# Confessionals Seeking the Seeker Sensitive



## ChristopherPaul (Jan 31, 2006)

[align=center]"œIf you have to have a carnival to get them to church, you need to keep having a carnival to get them back."

--CH Spurgeon[/align]


[align=center]"We Presbyterians can take some solace in our knowledge that we will be the first into heaven. The Bible is very clear about that fact. It says, "the dead in Christ shall rise first".

--common joke usually at Presbyterian's expense[/align]


How are confessional orthodox churches to expect the massive amount of Christians who are flocking to the carnival churches (otherwise known as seeker friendly) to come to a confessional church or stay at a confessional church upon visiting?

In other words, Genuine believers are all over the denominational map from high liturgy to no liturgy.

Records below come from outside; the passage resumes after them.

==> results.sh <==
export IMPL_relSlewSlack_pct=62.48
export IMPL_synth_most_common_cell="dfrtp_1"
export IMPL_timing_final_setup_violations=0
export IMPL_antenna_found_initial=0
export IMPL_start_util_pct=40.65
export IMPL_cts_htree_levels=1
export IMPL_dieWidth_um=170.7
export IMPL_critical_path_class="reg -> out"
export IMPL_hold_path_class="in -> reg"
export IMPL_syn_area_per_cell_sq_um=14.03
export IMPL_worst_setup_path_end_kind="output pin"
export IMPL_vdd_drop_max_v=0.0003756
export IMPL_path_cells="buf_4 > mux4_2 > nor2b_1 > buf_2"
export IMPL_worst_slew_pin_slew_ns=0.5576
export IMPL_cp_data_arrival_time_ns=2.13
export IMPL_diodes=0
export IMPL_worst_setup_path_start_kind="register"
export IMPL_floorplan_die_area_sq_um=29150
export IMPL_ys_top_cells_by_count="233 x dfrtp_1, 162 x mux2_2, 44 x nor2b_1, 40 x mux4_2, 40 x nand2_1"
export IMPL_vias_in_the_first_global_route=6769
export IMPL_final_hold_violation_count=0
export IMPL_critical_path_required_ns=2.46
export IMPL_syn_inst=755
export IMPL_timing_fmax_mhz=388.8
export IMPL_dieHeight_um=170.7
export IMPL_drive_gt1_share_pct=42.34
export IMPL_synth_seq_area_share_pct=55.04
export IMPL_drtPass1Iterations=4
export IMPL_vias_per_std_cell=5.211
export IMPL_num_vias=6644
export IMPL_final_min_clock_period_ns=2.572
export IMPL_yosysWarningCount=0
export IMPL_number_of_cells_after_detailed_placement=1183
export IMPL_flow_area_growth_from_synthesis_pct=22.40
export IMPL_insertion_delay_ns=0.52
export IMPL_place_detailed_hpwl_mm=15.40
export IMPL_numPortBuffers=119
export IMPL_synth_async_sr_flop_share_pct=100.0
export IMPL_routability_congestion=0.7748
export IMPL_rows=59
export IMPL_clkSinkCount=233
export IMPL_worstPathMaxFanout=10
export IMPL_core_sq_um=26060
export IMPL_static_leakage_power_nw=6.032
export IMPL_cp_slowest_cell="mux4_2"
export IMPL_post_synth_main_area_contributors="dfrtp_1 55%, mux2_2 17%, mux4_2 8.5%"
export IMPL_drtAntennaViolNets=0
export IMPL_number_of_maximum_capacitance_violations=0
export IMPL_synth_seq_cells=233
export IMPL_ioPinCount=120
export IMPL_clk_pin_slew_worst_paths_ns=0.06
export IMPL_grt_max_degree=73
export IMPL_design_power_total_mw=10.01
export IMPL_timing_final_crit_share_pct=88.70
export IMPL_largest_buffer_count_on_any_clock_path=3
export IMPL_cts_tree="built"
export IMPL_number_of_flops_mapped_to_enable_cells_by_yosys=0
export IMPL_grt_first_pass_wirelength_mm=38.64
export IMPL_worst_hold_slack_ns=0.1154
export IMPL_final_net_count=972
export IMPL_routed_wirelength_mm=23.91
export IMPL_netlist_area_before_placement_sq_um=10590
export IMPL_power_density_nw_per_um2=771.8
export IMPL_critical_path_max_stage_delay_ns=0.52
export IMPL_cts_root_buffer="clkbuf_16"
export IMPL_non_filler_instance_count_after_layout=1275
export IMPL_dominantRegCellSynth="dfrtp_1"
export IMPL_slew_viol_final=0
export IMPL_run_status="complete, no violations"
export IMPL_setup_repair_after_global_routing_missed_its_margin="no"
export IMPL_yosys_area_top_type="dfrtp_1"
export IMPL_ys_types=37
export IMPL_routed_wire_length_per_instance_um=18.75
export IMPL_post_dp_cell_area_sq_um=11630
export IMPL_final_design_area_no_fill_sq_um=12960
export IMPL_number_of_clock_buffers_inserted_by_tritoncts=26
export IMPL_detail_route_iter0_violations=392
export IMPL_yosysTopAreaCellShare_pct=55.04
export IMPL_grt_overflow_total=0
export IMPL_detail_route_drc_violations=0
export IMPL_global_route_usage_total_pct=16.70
### src/rtl/mem_arb_pkg.sv
// Shared encodings for the single-port SRAM arbiter: requester ids, FSM states, read tag.
package mem_arb_pkg;

  localparam int unsigned DATA_W           = 32;
  localparam int unsigned BE_W             = 4;
  localparam int unsigned STARVE_LIMIT_DEF = 4;

  typedef enum logic [1:0] {
    REQ_NONE = 2'd0,
    REQ_LS   = 2'd1,
    REQ_IF   = 2'd2,
    REQ_DBG  = 2'd3
  } req_id_t;

  localparam logic [1:0] ST_RUN    = 2'd0;
  localparam logic [1:0] ST_DRAIN  = 2'd1;
  localparam logic [1:0] ST_HALTED = 2'd2;

  typedef struct packed {
    req_id_t id;
    logic    rd;
  } rd_tag_t;

  function automatic logic is_core_read(input rd_tag_t tag);
    return tag.rd && (tag.id == REQ_LS || tag.id == REQ_IF);
  endfunction

endpackage

### src/rtl/arb_starve_ctr.sv
// Saturating counter of consecutive cycles the debug requester lost arbitration.
module arb_starve_ctr #(
  parameter int unsigned LIMIT = 4
) (
  input  logic clk,
  input  logic reset,
  input  logic inc,
  input  logic clr,
  output logic at_limit_c
);

  localparam int unsigned CNT_W = $clog2(LIMIT + 1);

  logic [CNT_W-1:0] count;

  assign at_limit_c = (count == CNT_W'(LIMIT));

  always_ff @(posedge clk or posedge reset) begin
    if (reset) begin
      count <= '0;
    end else if (clr) begin
      count <= '0;
    end else if (inc && !at_limit_c) begin
      count <= count + CNT_W'(1);
    end
  end

endmodule
## config.mk

```make
export PLATFORM = sky130hd
export DESIGN_NAME = instr_fetch_ctrl
export DESIGN_NICKNAME = d
export VERILOG_FILES = /design/src/rtl/mips_pkg.sv /design/src/rtl/instr_fetch_ctrl.sv
export SDC_FILE = /design/constraint.sdc
export NUM_CORES = 1
export LEC_CHECK = 0
export CORE_MARGIN = 2
export CORE_UTILIZATION = 42
export CTS_CLUSTER_DIAMETER = 60
export CTS_CLUSTER_SIZE = 24
export DETAILED_ROUTE_END_ITERATION = 16
export GPL_TIMING_DRIVEN = 1
export PLACE_DENSITY = 0.78
export SLEW_MARGIN = 20
export SYNTH_ARGS = -nofsm -noshare
export SYNTH_HDL_FRONTEND = slang
export SYNTH_SLANG_ARGS = --single-unit
```

## constraint.sdc

```tcl
create_clock -name clk -period 3.5 [get_ports clk]
set_input_delay 0.7 -clock clk [delete_from_list [all_inputs] [get_ports clk]]
set_output_delay 0.7 -clock clk [all_outputs]
set_load 0.02 [all_outputs]
```
[src/rtl/henon_draw_sequencer_draw_mask.sv]
// Used-card register: one bit per deck position.
// Ports:
//   clk, rst_n        clock, synchronous active-low reset
//   clear             zero the whole mask (has priority over set)
//   set, set_idx      mark card set_idx as drawn
//   query_idx, hit    hit=1 when query_idx is already drawn
// Indices outside the deck never set a bit and never report a hit.
module henon_draw_sequencer_draw_mask
    import henon_draw_sequencer_pkg::*;
(
    input  logic             clk,
    input  logic             rst_n,
    input  logic             clear,
    input  logic             set,
    input  logic [IDX_W-1:0] set_idx,
    input  logic [IDX_W-1:0] query_idx,
    output logic             hit
);

    localparam logic [IDX_W-1:0] DECK_LIM = IDX_W'(DECK_SIZE);

    logic [DECK_SIZE-1:0] mask_q, mask_d;

    always_comb begin
        mask_d = mask_q;
        if (clear) begin
            mask_d = '0;
        end else if (set && (set_idx < DECK_LIM)) begin
            mask_d[set_idx] = 1'b1;
        end
    end

    always_ff @(posedge clk) begin
        if (!rst_n) begin
            mask_q <= '0;
        end else begin
            mask_q <= mask_d;
        end
    end

    assign hit = (query_idx < DECK_LIM) ? mask_q[query_idx] : 1'b0;

endmodule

How is a confessional church to expect a member of a seeker sensitive church to visit and remain when most of these seeker-style Christians are clueless as to why confessional churches have Presbyterian governments, why they recite prayers, sing hymns, wear robes, baptize infants, etc?

From my experience, the primary reason someone would leave a modern and hip carnival service for a conservative service would be due to prior discoveries and convictions obtained while still at the carnival church.

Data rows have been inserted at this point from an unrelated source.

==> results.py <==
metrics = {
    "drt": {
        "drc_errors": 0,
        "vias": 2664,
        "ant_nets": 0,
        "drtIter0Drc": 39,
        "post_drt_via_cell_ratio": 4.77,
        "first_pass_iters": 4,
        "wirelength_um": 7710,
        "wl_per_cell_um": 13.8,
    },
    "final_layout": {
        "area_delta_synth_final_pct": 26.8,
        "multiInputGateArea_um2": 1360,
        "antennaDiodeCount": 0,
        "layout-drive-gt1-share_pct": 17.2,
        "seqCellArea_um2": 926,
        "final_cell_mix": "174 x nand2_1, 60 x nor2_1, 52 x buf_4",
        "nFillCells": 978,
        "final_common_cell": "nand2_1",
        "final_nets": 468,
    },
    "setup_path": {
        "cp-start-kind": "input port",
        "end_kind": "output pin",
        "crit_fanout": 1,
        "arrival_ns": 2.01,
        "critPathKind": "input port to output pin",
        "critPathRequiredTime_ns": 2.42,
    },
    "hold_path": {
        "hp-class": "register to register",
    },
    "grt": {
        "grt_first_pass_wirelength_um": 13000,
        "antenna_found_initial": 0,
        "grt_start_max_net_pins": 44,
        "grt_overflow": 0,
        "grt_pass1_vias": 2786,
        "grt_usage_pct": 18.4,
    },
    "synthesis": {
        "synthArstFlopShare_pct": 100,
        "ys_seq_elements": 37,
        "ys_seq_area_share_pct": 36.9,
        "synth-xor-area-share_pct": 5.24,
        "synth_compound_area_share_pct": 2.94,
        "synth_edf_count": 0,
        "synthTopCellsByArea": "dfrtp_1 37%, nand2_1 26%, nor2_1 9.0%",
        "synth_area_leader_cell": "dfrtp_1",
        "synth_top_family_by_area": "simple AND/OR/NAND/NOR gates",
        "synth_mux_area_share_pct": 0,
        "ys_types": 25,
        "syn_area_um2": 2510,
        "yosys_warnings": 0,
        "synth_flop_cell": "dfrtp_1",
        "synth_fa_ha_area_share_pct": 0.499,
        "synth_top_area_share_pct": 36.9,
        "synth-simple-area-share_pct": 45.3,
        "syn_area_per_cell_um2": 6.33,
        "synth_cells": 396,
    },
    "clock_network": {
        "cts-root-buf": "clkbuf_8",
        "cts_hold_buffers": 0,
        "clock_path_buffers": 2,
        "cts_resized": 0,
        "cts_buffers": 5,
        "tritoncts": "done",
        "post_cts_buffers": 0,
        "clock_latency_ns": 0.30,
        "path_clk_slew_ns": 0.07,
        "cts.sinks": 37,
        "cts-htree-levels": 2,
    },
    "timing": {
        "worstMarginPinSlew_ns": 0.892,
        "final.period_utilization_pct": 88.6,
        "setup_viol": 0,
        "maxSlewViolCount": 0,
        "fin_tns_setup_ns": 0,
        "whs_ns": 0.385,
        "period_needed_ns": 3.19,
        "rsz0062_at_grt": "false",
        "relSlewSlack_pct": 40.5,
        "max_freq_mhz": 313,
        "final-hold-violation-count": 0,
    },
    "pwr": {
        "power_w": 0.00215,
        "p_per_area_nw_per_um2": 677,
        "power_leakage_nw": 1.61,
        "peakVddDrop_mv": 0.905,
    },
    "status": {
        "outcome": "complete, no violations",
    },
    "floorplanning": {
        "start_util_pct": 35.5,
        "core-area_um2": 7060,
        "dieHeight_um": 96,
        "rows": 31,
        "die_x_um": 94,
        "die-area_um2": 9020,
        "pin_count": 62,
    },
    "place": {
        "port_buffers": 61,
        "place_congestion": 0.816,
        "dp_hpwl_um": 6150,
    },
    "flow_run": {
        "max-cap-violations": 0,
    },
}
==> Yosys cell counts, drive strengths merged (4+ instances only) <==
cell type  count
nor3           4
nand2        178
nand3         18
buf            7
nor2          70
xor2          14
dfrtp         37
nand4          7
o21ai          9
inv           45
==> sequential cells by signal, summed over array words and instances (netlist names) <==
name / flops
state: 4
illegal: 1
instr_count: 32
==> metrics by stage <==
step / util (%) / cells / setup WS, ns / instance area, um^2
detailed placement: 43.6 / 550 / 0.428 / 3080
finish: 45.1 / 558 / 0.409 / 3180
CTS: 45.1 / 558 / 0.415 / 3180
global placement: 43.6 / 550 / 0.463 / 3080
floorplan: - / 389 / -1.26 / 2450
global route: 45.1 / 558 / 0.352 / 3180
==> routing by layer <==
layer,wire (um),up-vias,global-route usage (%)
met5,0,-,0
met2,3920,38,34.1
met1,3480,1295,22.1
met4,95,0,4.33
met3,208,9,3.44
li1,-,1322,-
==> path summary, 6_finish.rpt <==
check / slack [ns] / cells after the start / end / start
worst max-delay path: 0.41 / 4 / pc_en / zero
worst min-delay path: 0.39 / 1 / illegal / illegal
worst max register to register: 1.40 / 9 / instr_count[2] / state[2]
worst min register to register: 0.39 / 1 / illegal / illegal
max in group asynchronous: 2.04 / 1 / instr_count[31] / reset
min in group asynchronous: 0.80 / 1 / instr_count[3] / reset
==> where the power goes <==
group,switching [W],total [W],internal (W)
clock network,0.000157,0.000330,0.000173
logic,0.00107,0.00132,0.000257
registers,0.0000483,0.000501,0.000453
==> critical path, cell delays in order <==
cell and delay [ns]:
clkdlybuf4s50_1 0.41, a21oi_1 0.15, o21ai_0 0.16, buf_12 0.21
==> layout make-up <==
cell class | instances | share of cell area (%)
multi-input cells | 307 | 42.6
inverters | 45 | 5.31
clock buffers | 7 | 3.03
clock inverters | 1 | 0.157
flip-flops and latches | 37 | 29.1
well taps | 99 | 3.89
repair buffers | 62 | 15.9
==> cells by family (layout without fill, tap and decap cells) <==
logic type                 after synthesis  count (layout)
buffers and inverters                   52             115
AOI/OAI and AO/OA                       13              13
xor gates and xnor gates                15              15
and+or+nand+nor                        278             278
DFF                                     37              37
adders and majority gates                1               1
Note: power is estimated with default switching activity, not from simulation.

It appears that a prerequisite requirement for attending a confessional church is either an upbringing in a similar style church or an education in doctrine - especially ecclesiology. If someone has no understanding of history, or doctrine, but confesses Jesus is Lord and savior and prefers a trendy worship style with entertaining drama clips and motivational pastoral speeches, then why would they visit a confessional reformed church and conclude with something to the effect of, 'yep, that is certainly much better [more orthodox] than the church I attend'?

What do we do to reach, not the seeker per se, but these seeker church Christians?

Also, I would appreciate some exegesis and commentary on the seeker-friendly proof text:

*1 Corinthians 9:19-23*


> For though I am free from all, I have made myself a servant to all, that I might win more of them.
> To the Jews I became as a Jew, in order to win Jews. To those under the law I became as one under the law (though not being myself under the law) that I might win those under the law.
> To those outside the law I became as one outside the law (not being outside the law of God but under the law of Christ) that I might win those outside the law.
> To the weak I became weak, that I might win the weak. I have become all things to all people, that by all means I might save some.
> I do it all for the sake of the gospel, that I may share with them in its blessings.


----------



## youthevang (Jan 31, 2006)

> _Originally posted by ChristopherPaul_
> What do we do to reach, not the seeker per se, but these seeker church Christians?



I believe it starts with a clear understanding of God and His attributes. If one's understanding of God is "out there," then everything else goes down hill from there. But this is just my .


----------



## Puritan Sailor (Jan 31, 2006)

Just continue to preach Christ, be freindly and compassionate, and the true sheep will come when they hear their Shepard's voice.


----------



## wsw201 (Jan 31, 2006)

What I have found is that folks who do come from a "seeker" church are looking for more than what the church they came from had to offer. Basically they had grown out of the seeker church and were looking for something more substantial. I don't think we should do anything different regarding our worship or how we do things and it does take time for seeker folks to get use to it.

Overall, we have to remember that it is God who gives the increase and it is not through a snappy marketing scheme.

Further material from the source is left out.